Should an accident or spill occur, follow these guidelines:

- Remove persons from the accident scene to a safe place.

- Render first aid as appropriate.

- Remove any dry lime material in contact with a person by brushing or wiping the material away.

- After removal of most of the lime, wash the body parts exposed to the lime. Especially flood the eyes with water to dilute and remove the calcium hydroxide.

- Notify emergency personnel.

- Reroute or stop traffic from driving through spilled lime slurry. Lime slurry is slick and will reduce traction, possibly causing accidents.

- Contain the spill. Prevent people from contacting the lime. For quicklime, do not dispose large quantities to landfills without first fully slaking the lime (hydrating it to calcium hydroxide). Enough heat can be generated in special conditions to ignite flammable materials. Follow the MSDS provisions.

- Contain the spill. Block storm drains and access to streams using materials at hand, such as dirt, hay bales, plastic, etc. High solids slurries are viscous, assisting leak control.

- Clean up the spilled material with a front-end loader, vacuum truck or shovels, being careful to avoid excessive dust exposure.

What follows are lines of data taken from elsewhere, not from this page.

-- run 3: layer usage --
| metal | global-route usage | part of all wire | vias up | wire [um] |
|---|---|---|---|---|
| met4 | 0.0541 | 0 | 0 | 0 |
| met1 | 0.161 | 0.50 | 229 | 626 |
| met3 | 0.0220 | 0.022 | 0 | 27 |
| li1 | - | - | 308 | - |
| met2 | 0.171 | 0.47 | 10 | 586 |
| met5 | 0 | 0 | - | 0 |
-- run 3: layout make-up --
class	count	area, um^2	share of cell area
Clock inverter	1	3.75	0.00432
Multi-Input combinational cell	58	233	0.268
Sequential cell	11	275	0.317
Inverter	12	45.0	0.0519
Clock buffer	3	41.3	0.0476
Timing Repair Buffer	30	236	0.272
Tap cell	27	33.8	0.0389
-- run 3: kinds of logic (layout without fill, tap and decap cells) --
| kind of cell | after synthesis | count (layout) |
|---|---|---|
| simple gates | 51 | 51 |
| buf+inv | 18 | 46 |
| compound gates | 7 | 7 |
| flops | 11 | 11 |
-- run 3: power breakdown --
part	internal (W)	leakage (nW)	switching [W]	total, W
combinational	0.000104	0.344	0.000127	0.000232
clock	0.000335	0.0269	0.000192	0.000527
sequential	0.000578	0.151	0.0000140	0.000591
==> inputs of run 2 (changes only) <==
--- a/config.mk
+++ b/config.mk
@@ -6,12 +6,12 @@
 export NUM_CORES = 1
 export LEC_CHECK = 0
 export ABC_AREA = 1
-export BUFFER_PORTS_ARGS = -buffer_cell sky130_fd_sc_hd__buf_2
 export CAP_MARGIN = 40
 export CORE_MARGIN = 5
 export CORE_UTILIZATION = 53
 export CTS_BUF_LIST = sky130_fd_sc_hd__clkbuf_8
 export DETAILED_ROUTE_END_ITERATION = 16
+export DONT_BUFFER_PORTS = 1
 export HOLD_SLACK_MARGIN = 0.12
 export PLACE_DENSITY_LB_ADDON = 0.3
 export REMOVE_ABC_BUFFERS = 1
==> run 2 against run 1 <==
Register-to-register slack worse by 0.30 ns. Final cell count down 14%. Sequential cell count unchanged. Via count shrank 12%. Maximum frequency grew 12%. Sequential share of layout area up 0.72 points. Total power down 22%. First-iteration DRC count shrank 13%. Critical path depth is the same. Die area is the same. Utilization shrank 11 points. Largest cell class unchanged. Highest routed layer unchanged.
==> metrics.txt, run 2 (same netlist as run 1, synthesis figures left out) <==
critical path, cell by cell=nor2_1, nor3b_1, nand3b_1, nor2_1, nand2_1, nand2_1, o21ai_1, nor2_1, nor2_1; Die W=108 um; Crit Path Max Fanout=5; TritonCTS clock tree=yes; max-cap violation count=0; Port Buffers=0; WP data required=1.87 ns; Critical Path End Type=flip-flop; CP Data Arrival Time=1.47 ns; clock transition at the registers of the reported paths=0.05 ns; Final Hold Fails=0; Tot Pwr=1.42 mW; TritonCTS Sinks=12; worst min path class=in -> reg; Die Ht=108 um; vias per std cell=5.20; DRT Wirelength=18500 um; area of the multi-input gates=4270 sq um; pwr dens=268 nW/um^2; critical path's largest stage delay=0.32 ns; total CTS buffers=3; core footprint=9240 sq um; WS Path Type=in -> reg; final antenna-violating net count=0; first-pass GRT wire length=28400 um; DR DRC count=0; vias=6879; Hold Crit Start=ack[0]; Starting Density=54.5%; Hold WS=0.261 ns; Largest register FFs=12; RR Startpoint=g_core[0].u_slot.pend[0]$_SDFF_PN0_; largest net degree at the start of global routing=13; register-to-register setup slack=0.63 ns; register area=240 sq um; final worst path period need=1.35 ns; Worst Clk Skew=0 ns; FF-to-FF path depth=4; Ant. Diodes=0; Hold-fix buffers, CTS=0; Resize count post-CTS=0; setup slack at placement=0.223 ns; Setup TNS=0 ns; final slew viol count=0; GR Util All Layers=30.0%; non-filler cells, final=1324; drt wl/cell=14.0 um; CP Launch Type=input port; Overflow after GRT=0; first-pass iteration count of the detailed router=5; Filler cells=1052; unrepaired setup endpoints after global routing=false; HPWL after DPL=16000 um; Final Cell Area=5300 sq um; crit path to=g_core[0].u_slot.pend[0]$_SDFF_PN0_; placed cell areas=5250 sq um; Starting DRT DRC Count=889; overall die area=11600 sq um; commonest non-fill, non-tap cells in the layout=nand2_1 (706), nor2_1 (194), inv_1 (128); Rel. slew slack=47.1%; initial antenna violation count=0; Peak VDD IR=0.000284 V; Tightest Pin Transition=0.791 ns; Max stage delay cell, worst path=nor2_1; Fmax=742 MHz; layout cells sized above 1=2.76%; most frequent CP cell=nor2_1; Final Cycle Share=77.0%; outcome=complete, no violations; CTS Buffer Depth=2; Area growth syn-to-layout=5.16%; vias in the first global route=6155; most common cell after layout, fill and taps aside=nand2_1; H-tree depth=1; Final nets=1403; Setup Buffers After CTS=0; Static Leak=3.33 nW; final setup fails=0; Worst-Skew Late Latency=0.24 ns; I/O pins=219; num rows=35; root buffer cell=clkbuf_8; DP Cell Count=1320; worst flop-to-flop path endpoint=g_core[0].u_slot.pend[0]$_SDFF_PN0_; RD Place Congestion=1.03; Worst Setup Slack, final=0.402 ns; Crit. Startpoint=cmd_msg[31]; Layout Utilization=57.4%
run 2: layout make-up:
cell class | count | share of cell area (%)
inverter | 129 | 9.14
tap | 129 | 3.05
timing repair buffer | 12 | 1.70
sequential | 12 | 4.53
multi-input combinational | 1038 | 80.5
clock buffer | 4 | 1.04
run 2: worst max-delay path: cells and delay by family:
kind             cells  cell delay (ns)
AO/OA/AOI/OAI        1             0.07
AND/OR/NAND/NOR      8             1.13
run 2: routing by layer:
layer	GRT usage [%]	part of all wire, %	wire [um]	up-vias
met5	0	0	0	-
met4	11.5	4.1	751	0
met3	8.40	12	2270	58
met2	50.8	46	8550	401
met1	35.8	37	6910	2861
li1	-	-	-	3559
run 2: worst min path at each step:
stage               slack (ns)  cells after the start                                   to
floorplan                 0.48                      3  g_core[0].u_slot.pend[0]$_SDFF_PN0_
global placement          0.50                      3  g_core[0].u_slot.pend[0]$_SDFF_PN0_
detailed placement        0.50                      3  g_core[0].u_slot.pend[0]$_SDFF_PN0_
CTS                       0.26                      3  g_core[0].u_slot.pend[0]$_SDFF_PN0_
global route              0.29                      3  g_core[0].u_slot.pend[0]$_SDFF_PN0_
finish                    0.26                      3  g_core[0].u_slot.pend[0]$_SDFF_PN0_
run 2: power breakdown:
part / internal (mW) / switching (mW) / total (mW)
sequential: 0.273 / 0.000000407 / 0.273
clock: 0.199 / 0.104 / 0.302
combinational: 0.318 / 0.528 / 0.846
## src/rtl/tlb_pkg.sv

```systemverilog
package tlb_pkg;

    localparam int VA_W  = 32;
    localparam int PG_W  = 12;
    localparam int VPN_W = VA_W - PG_W;

    localparam logic [1:0] KIND_LOAD  = 2'd0;
    localparam logic [1:0] KIND_STORE = 2'd1;
    localparam logic [1:0] KIND_FETCH = 2'd2;

    localparam logic [5:0] CA_OK       = 6'd0;
    localparam logic [5:0] CA_I_MISS   = 6'd16;
    localparam logic [5:0] CA_I_MULTI  = 6'd17;
    localparam logic [5:0] CA_I_PRIV   = 6'd18;
    localparam logic [5:0] CA_I_DENY   = 6'd20;
    localparam logic [5:0] CA_D_MISS   = 6'd24;
    localparam logic [5:0] CA_D_MULTI  = 6'd25;
    localparam logic [5:0] CA_D_PRIV   = 6'd26;
    localparam logic [5:0] CA_LD_DENY  = 6'd28;
    localparam logic [5:0] CA_ST_DENY  = 6'd29;

    localparam logic [2:0] CH_NONE = 3'd0;
    localparam logic [2:0] CH_BYP  = 3'd1;
    localparam logic [2:0] CH_WB   = 3'd2;
    localparam logic [2:0] CH_WT   = 3'd3;
    localparam logic [2:0] CH_ISO  = 3'd4;

    localparam logic [31:0] RASID_RST  = 32'h0403_0201;
    localparam logic [7:0]  FIXED_ASID = 8'd1;

    typedef struct packed {
        logic [VPN_W-1:0] vpn;
        logic [VPN_W-1:0] ppn;
        logic [7:0]       asid;
        logic [3:0]       attr;
    } tlb_ent_t;

    typedef struct packed {
        logic            valid;
        logic [5:0]      cause;
        logic [VA_W-1:0] pa;
        logic [2:0]      rights;
        logic [2:0]      cache;
        logic [1:0]      ring;
        logic [VA_W-1:0] pte_addr;
    } tlb_res_t;

    // rights {x,w,r} and cache class for an attribute code
    function automatic logic [5:0] attr_decode(input logic [3:0] a);
        logic [2:0] rt;
        logic [2:0] ch;
        rt = 3'b000;
        ch = CH_NONE;
        if (a < 4'd12) begin
            rt = {a[0], a[1], 1'b1};
            case (a[3:2])
                2'd0:    ch = CH_BYP;
                2'd1:    ch = CH_WB;
                default: ch = CH_WT;
            endcase
        end else if (a == 4'd13) begin
            rt = 3'b011;
            ch = CH_ISO;
        end
        return {rt, ch};
    endfunction

endpackage

```

## src/rtl/tlb_ring_map.sv

```systemverilog
module tlb_ring_map (
    input  logic [31:0] rasid_i,
    input  logic [7:0]  asid_i,
    output logic        found_o,
    output logic [1:0]  ring_o
);
    // lowest matching byte wins: scan downward so the last write is the lowest
    always_comb begin
        found_o = 1'b0;
        ring_o  = 2'd0;
        for (int i = 3; i >= 0; i--) begin
            if (rasid_i[8*i +: 8] == asid_i) begin
                found_o = 1'b1;
                ring_o  = 2'(i);
            end
        end
    end
endmodule

```

## src/rtl/tlb_fixed_ways.sv

```systemverilog
module tlb_fixed_ways
    import tlb_pkg::*;
(
    input  logic [VA_W-1:0]       va_i,
    output logic [1:0]            hit_o,
    output logic [1:0][3:0]       attr_o,
    output logic [1:0][VA_W-1:0]  pa_o
);
    // way A: 128 MiB pages in the 0xD region, entry picked by bit 27
    localparam logic [1:0][31:0] FXA_V    = {32'hD800_0000, 32'hD000_0000};
    localparam logic [1:0][31:0] FXA_P    = {32'h0000_0000, 32'h0000_0000};
    localparam logic [1:0][3:0]  FXA_ATTR = {4'd3, 4'd7};
    // way B: 256 MiB pages covering 0xE/0xF, entry picked by bit 28
    localparam logic [1:0][31:0] FXB_V    = {32'hF000_0000, 32'hE000_0000};
    localparam logic [1:0][31:0] FXB_P    = {32'hF000_0000, 32'hF000_0000};
    localparam logic [1:0][3:0]  FXB_ATTR = {4'd3, 4'd7};

    logic ia, ib;

    always_comb begin
        ia        = va_i[27];
        ib        = va_i[28];
        hit_o[0]  = (va_i[31:27] == FXA_V[ia][31:27]);
        attr_o[0] = FXA_ATTR[ia];
        pa_o[0]   = FXA_P[ia] | {5'b0, va_i[26:0]};
        hit_o[1]  = (va_i[31:28] == FXB_V[ib][31:28]);
        attr_o[1] = FXB_ATTR[ib];
        pa_o[1]   = FXB_P[ib] | {4'b0, va_i[27:0]};
    end
endmodule

```

## src/rtl/tlb_refill_array.sv

```systemverilog
module tlb_refill_array
    import tlb_pkg::*;
#(
    parameter int NW   = 4,
    parameter int SETS = 4
) (
    input  logic                       clk,
    input  logic                       rst_n,
    input  logic                       rf_valid,
    input  logic [VPN_W-1:0]           rf_vpn,
    input  logic [VPN_W-1:0]           rf_ppn,
    input  logic [7:0]                 rf_asid,
    input  logic [3:0]                 rf_attr,
    input  logic [VPN_W-1:0]           lk_vpn,
    output tlb_ent_t [NW-1:0]          ent_o,
    output logic [NW-1:0]              vhit_o
);
    localparam int RRW  = $clog2(NW);
    localparam int IDXW = $clog2(SETS);

    typedef struct packed {
        tlb_ent_t [NW-1:0][SETS-1:0] ent;
        logic [RRW-1:0]              rr;
    } arr_st_t;

    arr_st_t        st_d, st_q;
    logic [RRW-1:0] wsel;
    logic [IDXW-1:0] wset, lset;

    always_comb begin
        st_d = st_q;
        wsel = st_q.rr + 1'b1;
        wset = rf_vpn[IDXW-1:0];
        if (rf_valid) begin
            st_d.rr              = wsel;
            st_d.ent[wsel][wset] = '{vpn: rf_vpn, ppn: rf_ppn, asid: rf_asid, attr: rf_attr};
        end
    end

    always_ff @(posedge clk) begin
        if (!rst_n) st_q <= '0;
        else        st_q <= st_d;
    end

    assign lset = lk_vpn[IDXW-1:0];

    for (genvar w = 0; w < NW; w++) begin : g_cmp
        assign ent_o[w]  = st_q.ent[w][lset];
        assign vhit_o[w] = (st_q.ent[w][lset].vpn == lk_vpn) && (st_q.ent[w][lset].asid != 8'd0);
    end


    array_hold_chk: assert property (@(posedge clk) disable iff (!rst_n)
        !rf_valid |=> $stable(st_q));
endmodule

```

## src/rtl/tlb_asid_ring.sv

```systemverilog
module tlb_asid_ring
    import tlb_pkg::*;
#(
    parameter int NW_REFILL = 4,
    parameter int SETS      = 4
) (
    input  logic              clk,
    input  logic              rst_n,
    input  logic              rasid_we,
    input  logic [31:0]       rasid_wdata,
    input  logic [31:0]       pte_base,
    input  logic              lk_valid,
    input  logic [31:0]       lk_vaddr,
    input  logic [1:0]        lk_kind,
    input  logic [1:0]        lk_priv,
    input  logic              rf_valid,
    input  logic [19:0]       rf_vpn,
    input  logic [31:0]       rf_pte,
    output logic              res_valid,
    output logic [5:0]        res_cause,
    output logic [31:0]       res_paddr,
    output logic [2:0]        res_rights,
    output logic [2:0]        res_cache,
    output logic [1:0]        res_ring,
    output logic [31:0]       res_pte_addr
);
    localparam int NT  = NW_REFILL + 2;
    localparam int NHW = $clog2(NT + 1);

    typedef struct packed {
        logic [31:0] rasid;
        tlb_res_t    res;
    } top_st_t;

    top_st_t st_d, st_q;

    tlb_ent_t [NW_REFILL-1:0] rf_ent;
    logic [NW_REFILL-1:0]     rf_vhit;
    logic [1:0]               fx_hit;
    logic [1:0][3:0]          fx_attr;
    logic [1:0][31:0]         fx_pa;
    logic [7:0]               rf_asid;
    logic                     unused_pte_bits;

    logic [NT-1:0] vhit, rfound, hits;
    logic [7:0]    asid_v [NT];
    logic [3:0]    attr_v [NT];
    logic [31:0]   pa_v   [NT];
    logic [1:0]    rring  [NT];

    logic [NHW-1:0] nh;
    logic [3:0]     sel_attr;
    logic [31:0]    sel_pa;
    logic [1:0]     sel_ring;
    logic [2:0]     dec_rt, dec_ch, rt_m;
    logic           fetch, grant;

    assign rf_asid         = st_q.rasid[{rf_pte[5:4], 3'b000} +: 8];
    assign unused_pte_bits = ^rf_pte[11:6];

    tlb_refill_array #(.NW(NW_REFILL), .SETS(SETS)) u_arr (
        .clk(clk), .rst_n(rst_n),
        .rf_valid(rf_valid), .rf_vpn(rf_vpn), .rf_ppn(rf_pte[31:12]),
        .rf_asid(rf_asid), .rf_attr(rf_pte[3:0]),
        .lk_vpn(lk_vaddr[31:12]),
        .ent_o(rf_ent), .vhit_o(rf_vhit)
    );

    tlb_fixed_ways u_fix (
        .va_i(lk_vaddr), .hit_o(fx_hit), .attr_o(fx_attr), .pa_o(fx_pa)
    );

    for (genvar w = 0; w < NT; w++) begin : g_way
        if (w < NW_REFILL) begin : g_rf
            assign asid_v[w] = rf_ent[w].asid;
            assign attr_v[w] = rf_ent[w].attr;
            assign pa_v[w]   = {rf_ent[w].ppn, lk_vaddr[PG_W-1:0]};
            assign vhit[w]   = rf_vhit[w];
        end else begin : g_fx
            assign asid_v[w] = FIXED_ASID;
            assign attr_v[w] = fx_attr[w-NW_REFILL];
            assign pa_v[w]   = fx_pa[w-NW_REFILL];
            assign vhit[w]   = fx_hit[w-NW_REFILL];
        end
        tlb_ring_map u_rmap (
            .rasid_i(st_q.rasid), .asid_i(asid_v[w]),
            .found_o(rfound[w]), .ring_o(rring[w])
        );
    end

    assign hits = vhit & rfound;

    always_comb begin
        st_d     = st_q;
        nh       = NHW'($countones(hits));
        sel_attr = 4'd0;
        sel_pa   = 32'd0;
        sel_ring = 2'd0;
        for (int w = 0; w < NT; w++) begin
            if (hits[w]) begin
                sel_attr = attr_v[w];
                sel_pa   = pa_v[w];
                sel_ring = rring[w];
            end
        end
        {dec_rt, dec_ch} = attr_decode(sel_attr);
        fetch = (lk_kind == KIND_FETCH);
        rt_m  = fetch ? (dec_rt & 3'b100) : (dec_rt & 3'b011);
        case (lk_kind)
            KIND_LOAD:  grant = rt_m[0];
            KIND_STORE: grant = rt_m[1];
            KIND_FETCH: grant = rt_m[2];
            default:    grant = 1'b0;
        endcase

        if (rasid_we) st_d.rasid = rasid_wdata;

        st_d.res.valid = lk_valid;
        if (lk_valid) begin
            st_d.res          = '0;
            st_d.res.valid    = 1'b1;
            st_d.res.pte_addr = (pte_base | (lk_vaddr >> 10)) & ~32'd3;
            if (nh == '0)
                st_d.res.cause = fetch ? CA_I_MISS : CA_D_MISS;
            else if (nh > NHW'(1))
                st_d.res.cause = fetch ? CA_I_MULTI : CA_D_MULTI;
            else if (sel_ring < lk_priv)
                st_d.res.cause = fetch ? CA_I_PRIV : CA_D_PRIV;
            else if (!grant)
                st_d.res.cause = fetch ? CA_I_DENY :
                                 ((lk_kind == KIND_LOAD) ? CA_LD_DENY : CA_ST_DENY);
            else begin
                st_d.res.cause  = CA_OK;
                st_d.res.pa     = sel_pa;
                st_d.res.rights = rt_m;
                st_d.res.cache  = dec_ch;
                st_d.res.ring   = sel_ring;
            end
        end
    end

    always_ff @(posedge clk) begin
        if (!rst_n) begin
            st_q       <= '0;
            st_q.rasid <= RASID_RST;
        end else begin
            st_q <= st_d;
        end
    end

    assign res_valid    = st_q.res.valid;
    assign res_cause    = st_q.res.cause;
    assign res_paddr    = st_q.res.pa;
    assign res_rights   = st_q.res.rights;
    assign res_cache    = st_q.res.cache;
    assign res_ring     = st_q.res.ring;
    assign res_pte_addr = st_q.res.pte_addr;


    lookup_lat_chk: assert property (@(posedge clk) disable iff (!rst_n)
        lk_valid |=> res_valid);

    multi_hit_chk: assert property (@(posedge clk) disable iff (!rst_n)
        (lk_valid && nh > NHW'(1)) |=> (res_cause == CA_I_MULTI || res_cause == CA_D_MULTI));

    priv_fault_chk: assert property (@(posedge clk) disable iff (!rst_n)
        (lk_valid && nh == NHW'(1) && sel_ring < lk_priv) |=>
        (res_cause == CA_I_PRIV || res_cause == CA_D_PRIV));

    grant_nonzero_chk: assert property (@(posedge clk) disable iff (!rst_n)
        (res_valid && res_cause == CA_OK) |-> (res_rights != 3'b000));

    fetch_mask_chk: assert property (@(posedge clk) disable iff (!rst_n)
        (lk_valid && lk_kind == KIND_FETCH) |=> (res_rights[1:0] == 2'b00));
endmodule

```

- The small amount of solid material remaining at the spill site after clean up may, with permission, be flushed to sewer with sufficient water to reduce the pH below 9.5. or

- The solids may be swept up and disposed of at a landfill. or

- It may be permissible to dry and recarbonate to limestone dust, CaCO3.


- Do not add water to large quantities of quicklime. Clean up the bulk of the material in a dry form. Do not dispose of quicklime with flammable materials.

- Appropriate disposal of spilled quicklime depends on the local situation. It may be used in applications like soil stabilization, drying up construction sites, or waste acid neutralization. It may be necessary to return it to the production facility or terminal.